VTM 3
- Country: Belgium

Ownership
- Owner: DPG Media
- Sister channels: VTM; VTM 2; VTM 4; VTM Gold; VTM Life;

History
- Launched: 25 August 2000
- Former names: Vitaya (2000–2020)

Links
- Website: vtm.be

Availability

Streaming media
- VTM Go: Watch live (Belgium only)

= VTM 3 =

Belgian Flemish television channel

VTM 3 is a Flemish television station. The station got its license for 9 years in 1999 and it started to broadcast on 25 August 2000. VTM3 can be seen on Flemish cable and satellite services. The station is part of DPG Media (formerly Medialaan, VMMa, and VTM).

==History==
VTM 3 was launched as Vitaya and began as a niche station with seven blocks of programming:
- Eet-Wijzer
- Gemengde Gevoelens
- Spiegelbeeld
- Vrije Tijd
- Wonen
- Kinderen
- Vitali-Tijd

In 2003, the station expanded the broadcast time in favor of more local productions, daily newscasts, a cooking show, and a fitness show.

Vitaya profiled itself as a lifestyle station and is oriented at the following subjects: happiness, health, good food, the family, gardening and interior design, fashion, leisure and travel, lifestyle, and human interest.

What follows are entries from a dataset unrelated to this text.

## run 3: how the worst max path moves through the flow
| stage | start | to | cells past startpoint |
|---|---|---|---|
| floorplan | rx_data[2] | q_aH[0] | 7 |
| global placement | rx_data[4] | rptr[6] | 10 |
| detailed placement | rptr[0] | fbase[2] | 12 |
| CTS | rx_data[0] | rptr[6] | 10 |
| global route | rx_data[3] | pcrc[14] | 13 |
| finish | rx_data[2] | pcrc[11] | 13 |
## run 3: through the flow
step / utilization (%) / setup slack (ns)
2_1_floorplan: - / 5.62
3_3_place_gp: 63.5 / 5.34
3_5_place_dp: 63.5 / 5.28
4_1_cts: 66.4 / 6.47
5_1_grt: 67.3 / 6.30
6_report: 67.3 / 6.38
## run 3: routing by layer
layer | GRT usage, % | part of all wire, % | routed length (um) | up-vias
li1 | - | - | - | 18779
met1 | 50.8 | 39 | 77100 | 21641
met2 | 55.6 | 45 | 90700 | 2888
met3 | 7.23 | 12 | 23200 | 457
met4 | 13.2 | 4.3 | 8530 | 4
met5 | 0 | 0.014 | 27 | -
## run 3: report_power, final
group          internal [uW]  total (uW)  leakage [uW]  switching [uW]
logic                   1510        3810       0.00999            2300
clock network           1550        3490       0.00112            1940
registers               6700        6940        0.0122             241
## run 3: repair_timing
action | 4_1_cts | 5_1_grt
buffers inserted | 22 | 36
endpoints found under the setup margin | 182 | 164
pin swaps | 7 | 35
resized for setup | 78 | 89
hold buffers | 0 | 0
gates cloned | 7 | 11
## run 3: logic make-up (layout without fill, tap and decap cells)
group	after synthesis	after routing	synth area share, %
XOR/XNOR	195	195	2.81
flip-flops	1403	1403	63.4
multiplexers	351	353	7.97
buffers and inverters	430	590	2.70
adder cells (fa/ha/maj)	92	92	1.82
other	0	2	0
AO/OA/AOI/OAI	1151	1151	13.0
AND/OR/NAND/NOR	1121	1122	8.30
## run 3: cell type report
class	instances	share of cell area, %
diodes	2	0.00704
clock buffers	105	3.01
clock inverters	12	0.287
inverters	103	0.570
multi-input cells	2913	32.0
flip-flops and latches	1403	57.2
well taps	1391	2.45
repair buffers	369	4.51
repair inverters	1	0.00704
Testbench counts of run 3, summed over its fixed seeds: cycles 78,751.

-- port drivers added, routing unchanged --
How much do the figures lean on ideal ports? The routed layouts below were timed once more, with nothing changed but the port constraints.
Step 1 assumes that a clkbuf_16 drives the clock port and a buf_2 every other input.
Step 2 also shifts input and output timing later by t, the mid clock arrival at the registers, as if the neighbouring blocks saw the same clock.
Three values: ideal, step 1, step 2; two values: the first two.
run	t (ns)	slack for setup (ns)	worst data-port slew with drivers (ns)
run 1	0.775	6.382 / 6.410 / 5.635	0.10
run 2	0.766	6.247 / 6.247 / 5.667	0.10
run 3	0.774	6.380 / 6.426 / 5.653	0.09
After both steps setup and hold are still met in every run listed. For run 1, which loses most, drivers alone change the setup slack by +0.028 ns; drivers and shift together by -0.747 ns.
Source: an optimization exercise on an open RTL-to-GDS flow (aim: small area and few clock cycles). Production flows keep margins and buffers that such runs may drop.
In this exercise RTL edits were held to simulation tests only and were not proved equivalent to the original.
Power figures rest on the tool's default switching activity, not on a simulated workload.

== run A ==
// geq_encoder
module geq_encoder (
    input  wire         clk,
    input  wire         rst,               
    input  wire         in_valid,
    output wire         in_ready,
    input  wire [7:0]   in_board_id,
    input  wire [7:0]   in_frame_seq,
    input  wire [7:0]   in_brightness,
    input  wire [423:0] in_bars,           
    input  wire         in_scope_en,
    input  wire [423:0] in_scope,          
    input  wire         in_vu_en,
    input  wire [31:0]  in_vu,             
    output wire         out_valid,
    input  wire         out_ready,
    output reg  [7:0]   out_byte,
    output wire         out_last
);
Size: ~1,600 cells after synthesis, roughly 920 I/O pins, about 18,000 µm² of cells after synthesis.
clock: 10.0 ns
lec_check: 0
cap_margin: 0
core_area: 5 5 325 325
die_area: 0 0 330 330
slew_margin: 0
synth_hierarchical: 1
standard.sh (not shown) runs the stock make flow with config.mk's settings and CLKGATE_MAP_FILE= SYNTH_SCRIPT=/design/flow/synth_recipe.tcl, a recipe that flattens the netlist after the stock synthesis.
==> flow/flow/run.sh <==
#!/bin/bash
# The standard layout, with three changes:
# - after synthesis, every combinational cell gets the smallest drive of its
#   family (flow/downsize.tcl); the later repair steps size up where needed;
# - each port is buffered by the smallest buffer (sky130_fd_sc_hd__buf_1)
#   instead of the cell buffer_ports picks by itself;
# - a clock tree of small clock buffers without dummy loads.
set -euo pipefail
cd "$(dirname "$0")/.."
export BUFFER_PORTS_ARGS="-buffer_cell sky130_fd_sc_hd__buf_1"
export CTS_ARGS="-sink_clustering_enable -repair_clock_nets -buf_list sky130_fd_sc_hd__clkbuf_4 -root_buf sky130_fd_sc_hd__clkbuf_8 -sink_clustering_size 9 -sink_clustering_max_diameter 60 -dont_use_dummy_load"
bash standard.sh synth > synth.log 2>&1
ODB=orfs/results/sky130hd/geq_encoder/base/1_synth.odb openroad -no_init -exit flow/downsize.tcl > downsize.log 2>&1
bash standard.sh finish > standard.log 2>&1
==> flow/flow/downsize.tcl <==
# Area recovery on the synthesized netlist: give every combinational cell the
# smallest drive strength of its family (same function and pins). The layout
# steps that follow (repair_design, repair_timing) size up again wherever
# slew, capacitance or timing need it. Registers are left as they are.
read_db $::env(ODB)
set db [ord::get_db]
set skip {^(df|edf|sdf|dl|sdl|clk|conb|tap|fill|decap|diode|lpflow|probe|ebuf|einv|macro)}
set best [dict create]
foreach lib [$db getLibs] {
  foreach m [$lib getMasters] {
    if {![regexp {^sky130_fd_sc_hd__([a-z0-9]+)_([0-9]+)$} [$m getName] -> fam d]} continue
    if {[regexp $skip $fam]} continue
    set a [expr {[$m getWidth] * [$m getHeight]}]
    if {![dict exists $best $fam] || $a < [lindex [dict get $best $fam] 1]} {
      dict set best $fam [list $m $a]
    }
  }
}
set n 0
set saved 0.0
foreach inst [[ord::get_db_block] getInsts] {
  set m [$inst getMaster]
  if {![regexp {^sky130_fd_sc_hd__([a-z0-9]+)_([0-9]+)$} [$m getName] -> fam d]} continue
  if {![dict exists $best $fam]} continue
  lassign [dict get $best $fam] bm ba
  set a [expr {[$m getWidth] * [$m getHeight]}]
  if {$ba < $a && [$inst swapMaster $bm]} {
    incr n
    set saved [expr {$saved + ($a - $ba) / 1e6}]
  }
}
puts "downsized $n cells, [format %.1f $saved] um2"
write_db $::env(ODB)
Both conditions hold for run A: the flow ran to the end and the final layout passed the timing, DRC and antenna checks.
Testbench counts of run A, summed over its fixed seeds: cycles 139,208.
#### Input delta (run B over run A)
Settings: SLEW_MARGIN now 20, was 0; DIE_AREA now 0 0 185 185, was 0 0 330 330; PLACE_DENSITY now 0.85, previously not set; CORE_AREA now 5 5 180 180, was 5 5 325 325; CAP_MARGIN now 20, was 0.
-- flow/flow/run.sh --
<<< run A, line 2
# The standard layout, with three changes:
>>> run B, line 2
# The standard layout, with these changes:
<<< run A, line 7
# - a clock tree of small clock buffers without dummy loads.
>>> run B, line 7
# - a clock tree of small clock buffers without dummy loads;
# - pins placed as close as one routing track apart, for a smaller die.
<<< run A, line 11
>>> run B, line 12
export PLACE_PINS_ARGS="-min_distance 1 -min_distance_in_tracks"
==> comparison <==
Of run B and run A, the run reporting the higher setup slack was run B.
Run B ran to completion and came out clean on the timing, DRC and antenna checks.
Relative to run A, global-route track usage on met3 increased by 8.9 points in run B.
Run B vs run A: standard-cell row count down in run B
Run B: layout-stage area growth over the synthesis result is 7.6 points lower than what run A reported.
In the flow results for run B and run A, the final area is larger on run A.
Run B -> run A: I/O pin count delta 0, exact match
Critical-path maximum fanout went down by a few percent going from run A to run B.
### run B -> run C
Settings: a deleted PLACE_DENSITY that had been 0.85; a change of CORE_AREA from 5 5 180 180 to 5 5 325 325; a change of DIE_AREA from 0 0 185 185 to 0 0 330 330.
-- flow/flow/run.sh --
<<< run B, line 2
# The standard layout, with these changes:
>>> run C, line 2
# The standard layout, with three changes:
<<< run B, line 7
# - a clock tree of small clock buffers without dummy loads;
# - pins placed as close as one routing track apart, for a smaller die.
>>> run C, line 7
# - a clock tree of small clock buffers without dummy loads.
<<< run B, line 12
export PLACE_PINS_ARGS="-min_distance 1 -min_distance_in_tracks"
>>> run C, line 11
Findings:
Compared with run B, in run C minimum setup slack in the final design went down 0.79 ns, cell count rose 984.
Run C: non-clock buffer count higher than run B
Against run B, run C comes in about 25% higher on first-pass GRT wire length.
Core utilization sits lower in run C than in run B.
Relative area change from synthesis to final layout (higher): run C
The power after layout in run C was higher than what run B gave.
Delta (run C minus run B): post-route met1 wirelength increased about 60%; fraction of standard cell area that is sequential decreased 2.4 points.
For run D, these inputs were changed with respect to run C:
Settings: a change of DIE_AREA from 0 0 330 330 to 0 0 200 200; a change of CORE_AREA from 5 5 325 325 to 5 5 195 195; an added PLACE_DENSITY of 0.75.
-- flow/flow/run.sh --
<<< run C, line 7
# - a clock tree of small clock buffers without dummy loads.
>>> run D, line 7
# - a clock tree of small clock buffers without dummy loads;
# - pins placed as close as one routing track apart, for a smaller die.
<<< run C, line 11
>>> run D, line 12
export PLACE_PINS_ARGS="-min_distance 1 -min_distance_in_tracks"
==> comparison <==
Status: sequential power parity (run C, run D). Run D — overall routing resource usage 17 points higher, run C as reference. From run C to run D the numbers moved as follows: setup slack of the critical path after layout went up; area of the core -66,000 µm²; met3 routing resource usage after global routing +3.6 points. Sort run D and run C by mean number of vias per cell, ascending, and run C comes first. From run C to run D the numbers moved as follows: critical path depth about even, total length of routed met2 wires fell 14,000 µm, wire length has decreased, level count of the clock H-tree has decreased.

---

geq_encoder, a different RTL version from the one above (not shown whole).
For scale: ~490 flip-flops, about 920 I/O pins, about 20,000 sq um of cells after synthesis.
Design geq_encoder, start of the top module:
module geq_encoder (
    input  wire         clk,
    input  wire         rst,               
    input  wire         in_valid,
    output wire         in_ready,
    input  wire [7:0]   in_board_id,
    input  wire [7:0]   in_frame_seq,
    input  wire [7:0]   in_brightness,
    input  wire [423:0] in_bars,           
    input  wire         in_scope_en,
    input  wire [423:0] in_scope,          
    input  wire         in_vu_en,
    input  wire [31:0]  in_vu,             
    output wire         out_valid,
    input  wire         out_ready,
    output reg  [7:0]   out_byte,
    output wire         out_last
);
==> flow/config.mk <==
export PLATFORM = sky130hd
export DESIGN_NAME = geq_encoder
export DESIGN_NICKNAME = geq_encoder
export VERILOG_FILES = /design/flow/design.v
export SDC_FILE = /design/flow/constraint.sdc
export NUM_CORES = 4
export LEC_CHECK = 0
export CAP_MARGIN = 20
export CORE_AREA = 5 5 325 325
export DIE_AREA = 0 0 330 330
export SLEW_MARGIN = 20
export SYNTH_HIERARCHICAL = 1
==> flow/constraint.sdc <==
create_clock -name core_clock -period 10.0 [get_ports {clk}]
set_input_delay 2.0000 -clock core_clock [delete_from_list [all_inputs] [get_ports {clk}]]
set_output_delay 2.0000 -clock core_clock [all_outputs]
set_load 0.01 [all_outputs]
==> flow/flow/run.sh <==
#!/bin/bash
# The standard layout, with each port buffered by the smallest buffer
# (sky130_fd_sc_hd__buf_1) instead of the cell buffer_ports picks by itself,
# and a clock tree of small clock buffers without dummy loads.
set -euo pipefail
cd "$(dirname "$0")/.."
export BUFFER_PORTS_ARGS="-buffer_cell sky130_fd_sc_hd__buf_1"
export CTS_ARGS="-sink_clustering_enable -repair_clock_nets -buf_list sky130_fd_sc_hd__clkbuf_4 -root_buf sky130_fd_sc_hd__clkbuf_8 -dont_use_dummy_load"
bash standard.sh finish > standard.log 2>&1
The baseline completed without violations.
Testbench counts at the start, summed over its fixed seeds: cycles 139,208.
Change:
==> flow/flow/run.sh (replaced) <==
#!/bin/bash
# The standard layout, with each port buffered by the smallest buffer
# (sky130_fd_sc_hd__buf_1) instead of the cell buffer_ports picks by itself.
set -euo pipefail
cd "$(dirname "$0")/.."
export BUFFER_PORTS_ARGS="-buffer_cell sky130_fd_sc_hd__buf_1"
bash standard.sh finish > standard.log 2>&1
Result: Design area climbs by 2.7%; global-route usage is lower by 0.26 points; synthesized cell count stays the same; first-iteration DRC count went up by about 3.7%; sequential power stays flat.

---

Another version of the RTL of geq_encoder (not shown whole).
Size: ~490 flip-flops, about 920 I/O pins, about 23000 um^2 of cells after synthesis.
export LEC_CHECK = 0
export CAP_MARGIN = 20
export CORE_AREA = 5 5 325 325
export DIE_AREA = 0 0 330 330
export SLEW_MARGIN = 20
create_clock -name core_clock -period 10.0 [get_ports {clk}]
==> flow/flow/run.sh <==
#!/bin/bash
# The standard layout, with each port buffered by the smallest buffer
# (sky130_fd_sc_hd__buf_1) instead of the cell buffer_ports picks by itself.
set -euo pipefail
cd "$(dirname "$0")/.."
export BUFFER_PORTS_ARGS="-buffer_cell sky130_fd_sc_hd__buf_1"
bash standard.sh finish > standard.log 2>&1
Testbench counts at the start, summed over its fixed seeds: cycles 139,208.
Change:
==> flow/run.sh (new file) <==
#!/bin/bash
# synth_recipe.tcl (not shown) runs the flow's synth.tcl, then flattens the netlist and writes it again
# the make line also repeats each setting of config.mk as NAME=value (left out here)
make -C /OpenROAD-flow-scripts/flow DESIGN_CONFIG=/design/flow/config.mk WORK_HOME=/design/flow/orfs CLKGATE_MAP_FILE= SYNTH_SCRIPT=/design/flow/synth_recipe.tcl finish
removed: flow/flow/run.sh
removed: flow/standard.sh
Outcome: The changed run passed the timing, DRC and antenna checks. Final cell count hardly moves. Global-route usage goes up by 0.38 points. Via count goes down by 1.2%. Maximum frequency falls by about 4%. Hold slack gets better by 3.6 ps.

---

Setup of job 163:
geq_encoder, a different RTL version from the one above (not shown whole).
For scale: ~1800 cells after synthesis, roughly 920 I/O pins, ~19000 um2 of cells after synthesis.
==> flow/config.mk <==
export PLATFORM = sky130hd
export DESIGN_NAME = geq_encoder
export DESIGN_NICKNAME = geq_encoder
export VERILOG_FILES = /design/flow/design.v
export SDC_FILE = /design/flow/constraint.sdc
export NUM_CORES = 4
export LEC_CHECK = 0
export CAP_MARGIN = 20
export CORE_AREA = 5 5 325 325
export DIE_AREA = 0 0 330 330
export SLEW_MARGIN = 20
export SYNTH_HIERARCHICAL = 1
==> flow/constraint.sdc <==
create_clock -name core_clock -period 10.0 [get_ports {clk}]
set_input_delay 2.0000 -clock core_clock [delete_from_list [all_inputs] [get_ports {clk}]]
set_output_delay 2.0000 -clock core_clock [all_outputs]
set_load 0.01 [all_outputs]
==> flow/flow/run.sh <==
#!/bin/bash
# The standard layout, with each port buffered by the smallest buffer
# (sky130_fd_sc_hd__buf_1) instead of the cell buffer_ports picks by itself,
# and a clock tree of small clock buffers without dummy loads.
set -euo pipefail
cd "$(dirname "$0")/.."
export BUFFER_PORTS_ARGS="-buffer_cell sky130_fd_sc_hd__buf_1"
export CTS_ARGS="-sink_clustering_enable -repair_clock_nets -buf_list sky130_fd_sc_hd__clkbuf_4 -root_buf sky130_fd_sc_hd__clkbuf_8 -dont_use_dummy_load"
bash standard.sh finish > standard.log 2>&1
Testbench counts of job 163, summed over its fixed seeds: cycles 139,208.
Edits applied to the flow inputs when going from job 163 to job 3540:
--- a/flow/flow/run.sh
+++ b/flow/flow/run.sh
@@ -7,3 +7,3 @@
 export BUFFER_PORTS_ARGS="-buffer_cell sky130_fd_sc_hd__buf_1"
-export CTS_ARGS="-sink_clustering_enable -repair_clock_nets -buf_list sky130_fd_sc_hd__clkbuf_4 -root_buf sky130_fd_sc_hd__clkbuf_8 -dont_use_dummy_load"
+export CTS_ARGS="-sink_clustering_enable -repair_clock_nets -buf_list sky130_fd_sc_hd__clkbuf_4 -root_buf sky130_fd_sc_hd__clkbuf_8 -sink_clustering_size 9 -sink_clustering_max_diameter 60 -dont_use_dummy_load"
 bash standard.sh finish > standard.log 2>&1
[summary]
Job 3540: no failed stages, no open violations at the end
The register-to-register slack of job 3540 was superior to that of job 163.
Compared with job 163, in job 3540 total power shows a reduction of 8.6%, final cell utilization of the core fell 0.47 points, met2 wire length -440 um.
Job 3540 ends up with lower final non-filler cell total than job 163 does.
| final-layout fill cell count | job 3540 vs job 163 | ≈ equal |
H-tree level count on job 3540 is down relative to job 163.
Comparing job 3540 and job 163, the lower setup slack was measured on job 163.
Per-instance average area after synthesis: job 163 vs job 3540 identical

separate check: timing with driven ports:
Ports are ideal in the flow. The routed layouts listed here were re-timed in OpenROAD. Step 1: set_driving_cell puts a clkbuf_16 on clk and a buf_2 on each other input, an assumption about the parent block. Step 2 also shifts input and output timing later by t, the mid clock arrival at the registers, as if the neighbouring blocks saw the same clock. Three values: ideal, step 1, step 2; two values: the first two.
run | shift t [ns] | setup slack, ns | worst register clock-pin slew, ns | pins driven straight from the clock port
run A | 0.714 | 2.044 / 1.986 / 2.700 | 0.11 / 0.11 | 1
run B | 0.640 | 2.832 / 2.781 / 3.421 | 0.11 / 0.11 | 1
run C | 0.714 | 2.044 / 1.986 / 2.700 | 0.11 / 0.11 | 1
run D | 0.657 | 2.603 / 2.555 / 3.211 | 0.11 / 0.11 | 1
the first run of note 2 | 0.813 | 2.363 / 2.308 / 3.121 | 0.07 / 0.07 | 1
the second run of note 2 | 0.683 | 2.466 / 2.407 / 3.090 | 0.07 / 0.07 | 1
the first run of note 3 | 0.689 | 1.179 / 1.119 / 1.808 | 0.07 / 0.07 | 1
the second run of note 3 | 0.712 | 0.802 / 0.737 / 1.449 | 0.07 / 0.07 | 1
job 163 | 0.831 | 2.147 / 2.081 / 2.912 | 0.07 / 0.07 | 1
job 3540 | 0.724 | 2.326 / 2.261 / 2.985 | 0.11 / 0.11 | 1
After both steps every run listed still meets setup and hold.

Because of the launch of the SBS station Vijf with a similar profile, Vitaya received some competition. Vitaya started to show more foreign productions and produced more own programs and thereby drastically expanded the broadcasting time. In that way, the station was able to keep on growing and end 2005 in the green.

On 31 August 2020, Vitaya rebranded as VTM 3, as part of a rebranding of the 4 main DPG channels. VTM 3's main point was the broadcast of at least one feature film every day. The emphasis on films and TV series deviated from the initial female format of the channel.